[Your assignment] Wherever "counted" occurs in the entries, copy the line that holds it.

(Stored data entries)

### src/rtl/sat_counter.sv
// Saturating up-counter with a synchronous clear; holds at all-ones.
module sat_counter #(
   parameter int WIDTH = 8
) (
   input  logic             clk,
   input  logic             rst_n,
   input  logic             clr,
   input  logic             inc,
   output logic [WIDTH-1:0] count
);

   // Count increments until every bit is set, then sticks there.
   always_ff @(posedge clk) begin
      if (!rst_n) begin
         count <= '0;
      end else if (clr) begin
         count <= '0;
      end else if (inc && (count != {WIDTH{1'b1}})) begin
         count <= count + WIDTH'(1);
      end
   end

endmodule

### config.mk
export PLATFORM = sky130hd
export DESIGN_NAME = sat_counter
export DESIGN_NICKNAME = d
export VERILOG_FILES = /design/src/rtl/sat_counter.sv
export SDC_FILE = /design/constraint.sdc
export NUM_CORES = 1
export LEC_CHECK = 0
export ABC_AREA = 1
export ABC_CLOCK_PERIOD_IN_PS = 1200
export BUFFER_PORTS_ARGS = -buffer_cell sky130_fd_sc_hd__buf_2
export CAP_MARGIN = 40
export CORE_AREA = 2 2 39 41
export DETAILED_ROUTE_END_ITERATION = 8
export DIE_AREA = 0 0 41 43
export PLACE_DENSITY_LB_ADDON = 0.05
export SETUP_SLACK_MARGIN = 0.1
export SYNTH_ARGS = -nofsm -noshare
export SYNTH_HDL_FRONTEND = slang
export SYNTH_SLANG_ARGS = --single-unit
export TNS_END_PERCENT = 10
### constraint.sdc
create_clock -name clk -period 1.2 [get_ports clk]
set_input_delay 0.36 -clock clk [delete_from_list [all_inputs] [get_ports clk]]
set_output_delay 0.36 -clock clk [all_outputs]
set_load 0.02 [all_outputs]
==> impl_metrics.csv, run 1 <==
group,metric,value,unit
status,status,"complete, no violations",
setup_path,worstPathCellList,"buf_6",
synth,yosysMostFrequentCell,"nand2_1",
synth,synth_cell_types,18,
sta,fin_ws,95.38,ps
grt,met1_usage,18.01,%
pwr,leakage,0.3648,nW
sta,hold_violations,0,
synth,syn_nets,77,
synth,syn_inst,72,
routing,first_pass_iters,2,
setup_path,worst-path-buf-inv,1,
sta,period_needed,1105,ps
synth,yosys.area_share.adder,2.703,%
setup_path,cp_slowest_cell,"dfxtp_4",
min_path,hp-class,"in2reg",
synth,netlist_area,462.9,µm²
cts,cts.reportedPaths.clkPinSlew,60,ps
pwr,p_sw,0.1252,mW
cts,clk_latency,250,ps
cells_and_area,regMostFlops,"count",
grt,grt_usage,15.36,%
die,die_w,41,µm
setup_path,critical_path_class,"reg2out",
cells_and_area,nNetsFinal,102,
die,num_rows,14,
placement,dp_hpwl,776.4,µm
setup_path,crit_path_start_kind,"flip-flop",
grt,grt_pass1_vias,454,
cts,clock_tree.root_cell,"clkbuf_4",
routing,drt_wl_total,1138,µm
grt,overflow,0,
setup_path,worstPathArrival,740,ps
sta,rsz0062_at_grt,"yes",
synth,synth_area_leaders,"dfxtp_1, nand2_1, nor2_1, a21oi_1, inv_1",
cts,ctsHoldBuffers,0,
placement,place.gp.congestion,0.7106,
synth,synthArstFlopShare,0,%
pwr,peakVddDrop,474.1,µV
cells_and_area,area.growth.synth_to_final,55.68,%
sta,fin_worst_skew,0.7830,ps
setup_path,max_stage_delay,370,ps
die,ios,12,
synth,muxShareOfSynthArea,0,%
pwr,p_int,0.4004,mW
setup_path,crit_family,"flip-flops",
synth,ys_seq_area_share,34.59,%
sta,slew_headroom,88.51,%
synth,synth.avg_cell_area,6.430,µm²
cells_and_area,final_layout_size_suffix_gt1_share,45.26,%
cts,cts.path.max_buffers,2,
setup_path,cp-end-kind,"output port",
synth,synth_top_family_by_area,"simple AND/OR/NAND/NOR gates",
cts,cts_tree,"yes",
sta,fin_setup_tns,0,ps
synth,synth_commonest_cells,"nand2_1, nor2_1, dfxtp_1, inv_1, a21oi_1",
cells_and_area,top_regs,"count x8",
sta,worst_pin_slew,170.6,ps
pwr,finalPower,0.5256,mW
synth,synth-edff-count,0,
die,die_h,43,µm
placement,port_buffers,11,
pwr,pwr-share-seq,50.3,%
synth,synth_compound_area_share,8.649,%
sta,report.final.setup_viol,0,
cts,cts_inserted_buffers,3,
synth,synth_xor_xnor_area_share,0,%
grt,grt_use_met3,4.712,%
die,coreArea,1384,µm²
setup_path,cp.required,840,ps
grt,grt.busiest_layer,"met2",
sta,holdWs,353.4,ps
routing,ant_nets,0,
routing,drt-wirelength-per-cell,10.25,µm
job,cap_viol_max_count,0,
sta,post-route-period-util,92.05,%
placement,dp_worst_setup_slack,94.45,ps
synth,ys.flop_type,"dfxtp_1",
synth,synth_top_area_cell,"dfxtp_1",
grt,met2_usage,22.81,%
synth,synthSimpleGateAreaFrac,44.32,%
grt,antenna_found_initial,0,
grt,grt_max_degree,11,
pwr,p_sw_share,23.83,%
synth,ys_warn_count,0,
die,fp.dieArea,1763,µm²
pwr,pwr-share-clk,40.0,%
sta,fmax,905.3,MHz
routing,drc,0,
cells_and_area,finish.instance_area,720.7,µm²
routing,route.vias.total,498,
cts,clock_sinks,8,
cells_and_area,diodes,0,
grt,grt_pass1_wl,1814,µm
routing,drt-initial-drc-count,2,
setup_path,worstPathMaxFanout,4,
pwr,p_per_area,729.3,nW/µm²
cts,ctsHtreeMaxLevel,1,
synth,synth-seq-cells,8,
synth,yosysTopAreaCellShare,34.59,%
pwr,comb_power_share,9.7,%
sta,drv_slew,0,
placement,placed_area,590.6,µm²
routing,via_per_inst,4.486,
die,start_util,33.45,%
cells_and_area,largest_reg_flops,8,
[through the flow]
step / std cells / utilization (%)
after floorplan: 72 / -
after global placement: 101 / 42.68
after detailed placement: 101 / 42.68
after CTS: 110 / 50.81
after global routing: 111 / 52.08
final: 111 / 52.08
[kinds of logic (layout without fill, tap and decap cells)]
group / Yosys count / count (layout)
flops: 8 / 8
buf+inv: 11 / 34
simple gates: 44 / 44
fa+ha+maj: 1 / 1
compound gates: 8 / 8
[cell type report]
type                    instances  area (µm²)
fillers                       138       663.1
multi-input cells              53       292.8
flip-flops and latches          8       182.7
repair buffers                 21       165.2
inverters                      10       37.54
clock buffers                   3       22.52
well taps                      16       20.02
[power by group through the flow]
stage	Clock [mW]	Combinational (mW)	Sequential, mW
after floorplan	0	0.0224	0.280
after global placement	0	0.0451	0.276
after detailed placement	0	0.0441	0.277
after CTS	0.222	0.0505	0.264
after global routing	0.233	0.0581	0.265
final	0.210	0.0510	0.264
[cell usage in the layout (no fill, tap or decap)]
cell / n
buf_6: 4
o21ai_0: 2
nor2_1: 12
a21oi_1: 6
nand2_4: 3
inv_2: 2
nand4_1: 1
nand3b_1: 2
nand3_1: 4
nor3_1: 2
inv_1: 7
nand2_1: 15
dfxtp_4: 5
buf_2: 3
nor2_2: 2
clkinv_1: 1
ha_4: 1
clkbuf_4: 3
nor2_4: 2
dfxtp_2: 3
buf_4: 14
nand2_2: 1
[layer usage]
| metal | vias to the layer above | part of all wire, % | routed length [µm] |
|---|---|---|---|
| met5 | - | 0 | 0 |
| met4 | 0 | 0.88 | 10 |
| met2 | 10 | 51 | 575 |
| li1 | 273 | - | - |
| met3 | 2 | 4.5 | 51 |
| met1 | 213 | 44 | 500 |
[repair_timing]
item | in CTS | in global routing
endpoints found under the setup margin | 11 | 15
buffers inserted | 6 | 1
resized for setup | 17 | 2
pin swaps | 0 | 3
endpoints found under the hold margin | 0 | 0
[path summary, 6_finish.rpt]
path	startpoint	endpoint	slack (ps)	depth (start not counted)
worst min-delay path	clr	count[2]	350	4
worst min register to register	count[1]	count[1]	530	2
worst max-delay path	count[0]	count[0]	100	1
worst max register to register	count[0]	count[5]	100	6
Note: power is estimated with default switching activity, not from simulation.
==> run 2: changes to the inputs <==
--- a/config.mk
+++ b/config.mk
@@ -5,8 +5,7 @@
 export SDC_FILE = /design/constraint.sdc
 export NUM_CORES = 1
 export LEC_CHECK = 0
-export ABC_AREA = 1
-export ABC_CLOCK_PERIOD_IN_PS = 1200
+export ABC_CLOCK_PERIOD_IN_PS = 1000
 export BUFFER_PORTS_ARGS = -buffer_cell sky130_fd_sc_hd__buf_2
 export CAP_MARGIN = 40
 export CORE_AREA = 2 2 39 41
==> constraint.sdc (replaced) <==
create_clock -name clk -period 1 [get_ports clk]
set_input_delay 0.3 -clock clk [delete_from_list [all_inputs] [get_ports clk]]
set_output_delay 0.3 -clock clk [all_outputs]
set_load 0.02 [all_outputs]
==> run 2 against run 1 <==
Against the previous run:
- the run now ends with negative setup slack left
- wire length rose by 2.5%
- via count fell by 6.6%
- critical path depth rose by 1
- die area did not move
- synthesized cell count fell by 36%
- power rose by 25%
- sequential share of layout area fell by 1.5 points
- design area rose by 4.2%
- sequential cell count did not move
- register-to-register slack got worse by 260 ps
- core utilization rose by 2.2 points
- synthesized area fell by 8.9%
- critical endpoint unchanged
==> impl_metrics.csv, run 2 <==
group,metric,value,unit
cells_and_area,regMostFlops,"count",
cells_and_area,layout_commonest_cell,"buf_6",
routing,met2WireLength,570,µm
sta,period_needed,1164,ps
routing,ant_nets,0,
cells_and_area,final_cell_count_no_fill,91,
synth,synth_top_area_cell,"dfxtp_1",
synth,ys_seq_area_share,37.98,%
synth,syn_inst,46,
cells_and_area,fill_cells,142,
setup_path,crit_path_start_kind,"flip-flop",
cts,cts_tree,"yes",
cts,cts.reportedPaths.clkPinSlew,60,ps
grt,antenna_found_initial,0,
status,status,"finished with violations",
cells_and_area,area.growth.synth_to_final,78.04,%
sta,fin_setup_tns,-1680,ps
cts,ctsHoldBuffers,0,
sta,drv_slew,0,
synth,synth_commonest_cells,"dfxtp_1, a21oi_1, nand2_1",
synth,syn_nets,51,
grt,grt_usage,15.83,%
status,violations,"negative setup slack",
cts,cts_inserted_buffers,3,
synth,netlist_area,421.7,µm²
cells_and_area,nNetsFinal,81,
cells_and_area,largest_reg_flops,8,
routing,routed.top_layer,"met4",
die,ios,12,
die,num_rows,14,
placement,dp_hpwl,782.4,µm
setup_path,worstPathArrival,860,ps
die,die_w,41,µm
synth,ys_warn_count,0,
cts,clock_sinks,8,
cells_and_area,top_regs,"count x8",
die,coreArea,1384,µm²
synth,synth-edff-count,0,
min_path,hp-class,"in2reg",
sta,fmax,859.2,MHz
routing,route.vias.total,465,
synth,synth_cell_types,19,
routing,drt-wirelength-per-cell,12.81,µm
synth,yosysMostFrequentCell,"dfxtp_1",
pwr,leakage,0.3164,nW
die,fp.dieArea,1763,µm²
cells_and_area,finish.instance_area,750.7,µm²
cells_and_area,final_cell_mix,"buf_6, buf_4, a21oi_1, nand2_1, dfxtp_4",
routing,first_pass_iters,4,
synth,synth-seq-cells,8,
routing,via_per_inst,5.110,
cts,clk_latency,260,ps
sta,rsz0062_at_grt,"yes",
die,die_h,43,µm
sta,report.final.setup_viol,15,
cells_and_area,diodes,0,
placement,placed_area,608.1,µm²
setup_path,regToRegSetupSlack,-160,ps
routing,drc,0,
setup_path,cp-end-kind,"output port",
synth,synth_area_leaders,"dfxtp_1, and4_1, mux2i_1, a21oi_1, nand2_1",
synth,yosysTopAreaCellShare,37.98,%
placement,dp_worst_setup_slack,-177.1,ps
routing,drt_wl_total,1166,µm
sta,post-route-period-util,116.4,%
setup_path,cp.required,700,ps
grt,grt_pass1_vias,426,
cells_and_area,final_util,54.25,%
placement,place.gp.congestion,0.7613,
sta,worst_pin_slew,195.5,ps
pwr,p_per_area,875.3,nW/µm²
cts,cts.path.max_buffers,2,
synth,ys.flop_type,"dfxtp_1",
placement,port_buffers,11,
sta,fin_ws,-163.8,ps
grt,overflow,0,
sta,hold_violations,0,
synth,synthArstFlopShare,0,%
pwr,peakVddDrop,458.5,µV
routing,routed-wl-met3,65,µm
die,start_util,30.47,%
cts,ctsHtreeMaxLevel,1,
routing,wl_met1,513,µm
grt,grt_pass1_wl,1835,µm
sta,slew_headroom,86.88,%
setup_path,critical_path_class,"reg2out",
synth,synth.avg_cell_area,9.166,µm²
grt,grt_max_degree,9,
sta,fin_worst_skew,3.733,ps
setup_path,worstPathMaxFanout,5,
job,cap_viol_max_count,0,
cells_and_area,final_layout_size_suffix_gt1_share,57.33,%
cts,clock_tree.root_cell,"clkbuf_4",
routing,drt-initial-drc-count,12,
placement,dp_cells,85,
[run 2: metal layers]
metal  up-vias  GRT usage (%)
met5         -              0
met4         0          8.000
met3         2          3.141
met2        16          22.81
met1       213          21.50
li1        234              -
[run 2: per-stage QoR]
stage	total power [mW]	hold WS (ps)
after floorplan	0.3507	482.9
after global placement	0.3741	493.6
after detailed placement	0.3736	490.1
after CTS	0.6637	371.7
after global routing	0.6963	389.7
final	0.6571	369.6
[run 2: final cells by class]
cell class	count	area (µm²)	share of cell area (%)
well taps	16	20.02	2.667
multi-input cells	38	292.8	39.00
clock buffers	4	26.28	3.500
flip-flops and latches	8	178.9	23.83
repair buffers	25	232.7	31.00
[run 2: path summary, 6_finish.rpt]
kind	end	cells after the start	from
hold / removal	count[6]	3	rst_n
setup / recovery	count[0]	2	count[0]
setup reg to reg	count[5]	4	count[3]
hold reg to reg	count[3]	2	count[3]
[run 2: power breakdown]
part           internal [mW]  switching (mW)  total [mW]
Sequential             0.313         0.00338       0.316
Clock                  0.154           0.133       0.287
Combinational         0.0290          0.0255      0.0544
Total                  0.496           0.162       0.657
[run 2: critical path, cell delays in order, from the launching register on]
cell and delay (ps):
dfxtp_4 350, buf_6 120, buf_6 120
[run 2: cell families after synthesis]
logic type	count (synthesis)	share of synthesized area (%)
AND/OR/NAND/NOR	22	32.94
adder cells (fa/ha/maj)	1	2.967
multiplexers	3	7.122
AO/OA/AOI/OAI	12	18.99
flip-flops	8	37.98
[run 2: repair_timing]
item / 4_1_cts / 5_1_grt
setup buffers: 2 / 0
resized for setup: 22 / 13
gates cloned: 0 / 0
setup endpoints to repair: 16 / 16
pin swaps: 6 / 3
==> run 3: changes to the inputs <==
--- a/config.mk
+++ b/config.mk
@@ -13,6 +13,7 @@
 export DIE_AREA = 0 0 41 43
 export PLACE_DENSITY_LB_ADDON = 0.05
 export SETUP_SLACK_MARGIN = 0.1
+export SKIP_LAST_GASP = 1
 export SYNTH_ARGS = -nofsm -noshare
 export SYNTH_HDL_FRONTEND = slang
 export SYNTH_SLANG_ARGS = --single-unit
==> run 3 against run 2 <==
Against the previous run:
- wire length fell by 0.86%
- clock power rose by 1%
- clock skew rose by 0.93 ps
- the flow still finishes with violations (negative setup slack)
- combinational power barely moved
- largest cell class unchanged
- critical path type unchanged
- first-iteration DRC count fell by 50%
- critical path depth did not move
- largest power group unchanged
- worst hold slack got worse by 2.4 ps
- register-to-register slack barely moved
- non-clock buffer count rose by 1
- core utilization fell by 3.2 points
==> impl_metrics.csv, run 3 (synthesized netlist as in run 2, its figures left out) <==
group,metric,value,unit
job,cap_viol_max_count,0,
pwr,leakage,0.3181,nW
setup_path,crit_path_start_kind,"flip-flop",
sta,period_needed,1178,ps
cts,cts.path.max_buffers,2,
cells_and_area,layout_commonest_cell,"buf_4",
cells_and_area,top_regs,"count x8",
cells_and_area,nNetsFinal,82,
routing,drt-wirelength-per-cell,12.57,µm
cells_and_area,regMostFlops,"count",
die,num_rows,14,
placement,port_buffers,11,
setup_path,crit_family,"flip-flops",
cells_and_area,area.growth.synth_to_final,67.66,%
setup_path,worst-path-buf-inv,2,
setup_path,critical_path_class,"reg2out",
routing,drt_wl_total,1156,µm
sta,fmax,848.8,MHz
sta,post-route-period-util,117.8,%
pwr,p_per_area,939.3,nW/µm²
placement,dp_hpwl,782.4,µm
die,fp.dieArea,1763,µm²
setup_path,cp-end-kind,"output port",
cts,cts_tree,"yes",
cts,clock_tree.root_cell,"clkbuf_4",
placement,dp_cells,85,
routing,route.vias.total,464,
cells_and_area,multiInputGateArea,284.0,µm²
sta,fin_setup_tns,-2179,ps
grt,grt_max_degree,9,
routing,drc,0,
sta,report.final.setup_viol,16,
setup_path,max_stage_delay,350,ps
cts,ctsHtreeMaxLevel,1,
die,start_util,30.47,%
placement,place.gp.congestion,0.7613,
die,die_w,41,µm
setup_path,cp_slowest_cell,"dfxtp_4",
grt,grt_usage,15.63,%
routing,via_per_inst,5.043,
die,ios,12,
sta,drv_slew,0,
cells_and_area,final_cell_mix,"buf_4, buf_2, buf_6",
setup_path,cp.required,700,ps
setup_path,regToRegSetupSlack,-160,ps
cells_and_area,final_util,51.09,%
cells_and_area,diodes,0,
grt,overflow,0,
setup_path,worstPathCellList,"buf_4 -> buf_2",
cells_and_area,largest_reg_flops,8,
sta,slew_headroom,82.52,%
sta,rsz0062_at_grt,"yes",
cts,cts.reportedPaths.clkPinSlew,60,ps
status,status,"finished with violations",
sta,fin_ws,-178.1,ps
sta,hold_violations,0,
sta,fin_worst_skew,4.661,ps
cells_and_area,fill_cells,142,
grt,grt_pass1_vias,418,
die,die_h,43,µm
routing,drt-initial-drc-count,6,
sta,holdWs,367.2,ps
routing,first_pass_iters,2,
cells_and_area,seqCellArea,176.4,µm²
grt,grt_pass1_wl,1807,µm
die,coreArea,1384,µm²
setup_path,worstPathMaxFanout,2,
sta,worst_pin_slew,262.2,ps
setup_path,worstPathArrival,880,ps
pwr,peakVddDrop,694.0,µV
routing,ant_nets,0,
cts,clock_sinks,8,
cts,clk_latency,270,ps
status,violations,"negative setup slack",
min_path,hp-class,"in2reg",
cts,cts_inserted_buffers,3,
grt,antenna_found_initial,0,
cells_and_area,final_layout_size_suffix_gt1_share,55.26,%
cts,ctsHoldBuffers,0,
cells_and_area,final_cell_count_no_fill,92,
[run 3: cell count changes in the layout (fill, tap and decap cells not counted)]
cell and delta:
and3_1 +1, and3_2 -1, buf_2 +4, buf_4 +5, buf_6 -8, dfxtp_2 +1, dfxtp_4 -1, nor2b_1 +1
nor2b_4 -1, o21ai_0 +1, o21ai_1 -1
[run 3: tightest hold or removal path: stages]
cell	delay [ps]
buf_2	100
nand2b_1	120
nor3_1	70
[run 3: final timing paths]
path	endpoint	cells after the start	start
max	count[4]	2	count[4]
min	count[2]	3	rst_n
max reg2reg	count[5]	4	count[1]
min reg2reg	count[3]	2	count[3]
[run 3: where the power goes]
part           switching, mW  internal [mW]  total, mW
Clock                  0.137          0.154      0.291
Combinational         0.0253         0.0290     0.0543
Sequential           0.00329          0.315      0.318
[run 3: final cells by class]
cell class | instances | share of cell area (%)
Clock buffer | 4 | 3.717
Multi-Input combinational cell | 38 | 40.18
Sequential cell | 8 | 24.96
Tap cell | 16 | 2.832
Timing Repair Buffer | 26 | 28.32
[run 3: repair_timing]
item,in CTS,in global routing
endpoints found under the setup margin,16,16
buffers inserted,2,1
pin swaps,3,2
resized for setup,11,7
[run 3: routing by layer]
layer / share of wire [%] / global-route usage, % / vias to the layer above
li1: - / - / 238
met1: 44 / 20.85 / 214
met2: 49 / 22.81 / 10
met3: 4.9 / 3.141 / 2
met4: 2.0 / 8.000 / 0
met5: 0 / 0 / -
[run 3: stage by stage]
stage	setup WS, ps	instance area [µm²]	total power, mW
after global routing	-199.9	706.9	0.6989
after global placement	-158.0	608.1	0.3741
after floorplan	-170.5	442.9	0.3507
after detailed placement	-177.1	608.1	0.3736
after CTS	-184.4	680.7	0.6664
final	-178.1	706.9	0.6640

[Exercise response]
path	startpoint	endpoint	slack (ps)	depth (start not counted)
[run 3: cell count changes in the layout (fill, tap and decap cells not counted)]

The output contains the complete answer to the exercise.